Segment Open

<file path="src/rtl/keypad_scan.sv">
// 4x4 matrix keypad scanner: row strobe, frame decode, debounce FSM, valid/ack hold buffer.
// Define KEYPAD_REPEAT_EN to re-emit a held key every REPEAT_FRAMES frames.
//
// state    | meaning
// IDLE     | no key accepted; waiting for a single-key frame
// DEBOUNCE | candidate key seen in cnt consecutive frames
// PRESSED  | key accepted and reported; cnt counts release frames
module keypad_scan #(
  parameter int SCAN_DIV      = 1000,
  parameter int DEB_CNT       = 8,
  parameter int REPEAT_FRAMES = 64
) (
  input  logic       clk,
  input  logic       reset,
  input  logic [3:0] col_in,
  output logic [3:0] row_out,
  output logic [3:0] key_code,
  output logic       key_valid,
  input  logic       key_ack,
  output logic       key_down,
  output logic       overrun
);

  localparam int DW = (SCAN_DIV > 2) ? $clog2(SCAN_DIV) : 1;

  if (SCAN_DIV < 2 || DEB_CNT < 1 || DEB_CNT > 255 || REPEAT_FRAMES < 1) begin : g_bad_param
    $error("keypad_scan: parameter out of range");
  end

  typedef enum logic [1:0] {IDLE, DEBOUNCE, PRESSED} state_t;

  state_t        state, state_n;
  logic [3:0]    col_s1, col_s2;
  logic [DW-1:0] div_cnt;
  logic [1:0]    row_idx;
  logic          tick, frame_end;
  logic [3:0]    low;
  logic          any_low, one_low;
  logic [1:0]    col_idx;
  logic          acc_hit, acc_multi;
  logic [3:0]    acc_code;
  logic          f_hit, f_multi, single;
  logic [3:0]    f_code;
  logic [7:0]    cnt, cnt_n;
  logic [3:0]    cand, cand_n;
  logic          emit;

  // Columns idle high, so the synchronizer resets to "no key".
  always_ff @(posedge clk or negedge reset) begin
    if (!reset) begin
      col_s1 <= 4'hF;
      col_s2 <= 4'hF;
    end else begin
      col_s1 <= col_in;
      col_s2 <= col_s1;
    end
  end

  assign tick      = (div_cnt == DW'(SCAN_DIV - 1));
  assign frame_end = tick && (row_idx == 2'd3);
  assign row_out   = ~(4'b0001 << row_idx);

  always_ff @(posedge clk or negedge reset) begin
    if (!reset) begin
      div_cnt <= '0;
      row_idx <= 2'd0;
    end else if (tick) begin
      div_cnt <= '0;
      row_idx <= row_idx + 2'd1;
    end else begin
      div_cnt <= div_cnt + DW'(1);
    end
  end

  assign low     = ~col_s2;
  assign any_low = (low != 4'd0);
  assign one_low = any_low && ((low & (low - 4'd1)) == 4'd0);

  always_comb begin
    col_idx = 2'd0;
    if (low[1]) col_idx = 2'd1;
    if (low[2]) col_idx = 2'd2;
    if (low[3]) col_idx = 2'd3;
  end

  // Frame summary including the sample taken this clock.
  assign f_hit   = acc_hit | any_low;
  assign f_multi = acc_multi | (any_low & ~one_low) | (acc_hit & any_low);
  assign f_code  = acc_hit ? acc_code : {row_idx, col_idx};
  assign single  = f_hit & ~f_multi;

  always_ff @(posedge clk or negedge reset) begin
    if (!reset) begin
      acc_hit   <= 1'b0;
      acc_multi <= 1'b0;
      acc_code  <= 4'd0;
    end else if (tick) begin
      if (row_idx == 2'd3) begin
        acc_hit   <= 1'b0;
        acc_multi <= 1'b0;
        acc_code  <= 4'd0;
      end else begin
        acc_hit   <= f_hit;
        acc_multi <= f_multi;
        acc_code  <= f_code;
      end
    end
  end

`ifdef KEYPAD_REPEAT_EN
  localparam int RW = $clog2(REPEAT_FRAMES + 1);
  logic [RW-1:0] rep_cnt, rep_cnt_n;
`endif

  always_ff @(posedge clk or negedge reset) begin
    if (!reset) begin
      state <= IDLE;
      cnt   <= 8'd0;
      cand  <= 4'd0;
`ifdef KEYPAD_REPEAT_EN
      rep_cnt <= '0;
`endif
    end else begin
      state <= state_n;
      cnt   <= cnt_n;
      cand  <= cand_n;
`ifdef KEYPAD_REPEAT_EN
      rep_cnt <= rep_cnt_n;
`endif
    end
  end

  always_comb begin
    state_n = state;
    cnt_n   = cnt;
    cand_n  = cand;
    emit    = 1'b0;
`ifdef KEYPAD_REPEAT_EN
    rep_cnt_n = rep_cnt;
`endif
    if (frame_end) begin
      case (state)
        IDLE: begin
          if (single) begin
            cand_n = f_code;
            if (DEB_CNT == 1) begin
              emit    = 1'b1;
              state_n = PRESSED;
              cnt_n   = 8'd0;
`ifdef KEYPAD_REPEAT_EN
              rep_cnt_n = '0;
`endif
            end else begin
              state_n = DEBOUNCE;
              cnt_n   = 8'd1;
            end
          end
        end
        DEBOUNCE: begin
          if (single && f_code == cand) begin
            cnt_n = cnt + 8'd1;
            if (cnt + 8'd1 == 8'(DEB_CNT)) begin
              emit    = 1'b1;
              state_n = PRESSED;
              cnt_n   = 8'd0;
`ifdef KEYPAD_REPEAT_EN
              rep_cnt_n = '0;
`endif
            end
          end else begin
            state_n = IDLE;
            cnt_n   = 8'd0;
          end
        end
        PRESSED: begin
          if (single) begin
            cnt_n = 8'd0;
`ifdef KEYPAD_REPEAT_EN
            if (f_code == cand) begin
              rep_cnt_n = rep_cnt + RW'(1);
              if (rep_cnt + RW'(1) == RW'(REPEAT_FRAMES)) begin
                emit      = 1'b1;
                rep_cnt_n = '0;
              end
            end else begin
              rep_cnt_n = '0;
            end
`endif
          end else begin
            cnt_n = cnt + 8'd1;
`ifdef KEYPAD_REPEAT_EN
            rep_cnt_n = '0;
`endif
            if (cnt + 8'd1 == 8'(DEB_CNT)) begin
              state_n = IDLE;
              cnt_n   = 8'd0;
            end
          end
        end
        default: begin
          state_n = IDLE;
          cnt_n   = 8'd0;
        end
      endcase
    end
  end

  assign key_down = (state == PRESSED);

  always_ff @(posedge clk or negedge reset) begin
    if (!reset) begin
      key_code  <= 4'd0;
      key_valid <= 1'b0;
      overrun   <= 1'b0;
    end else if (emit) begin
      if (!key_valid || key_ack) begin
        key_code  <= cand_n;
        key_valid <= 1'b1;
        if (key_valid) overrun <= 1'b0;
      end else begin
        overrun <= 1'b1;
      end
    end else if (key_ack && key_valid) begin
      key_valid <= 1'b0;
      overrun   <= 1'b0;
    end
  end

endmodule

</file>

Segment Closed

→ DESCRIPTION OF THE TASK
In the entries above, tally the lines containing the word "emit" and return only the tally.

→ EXPECTED ANSWER
7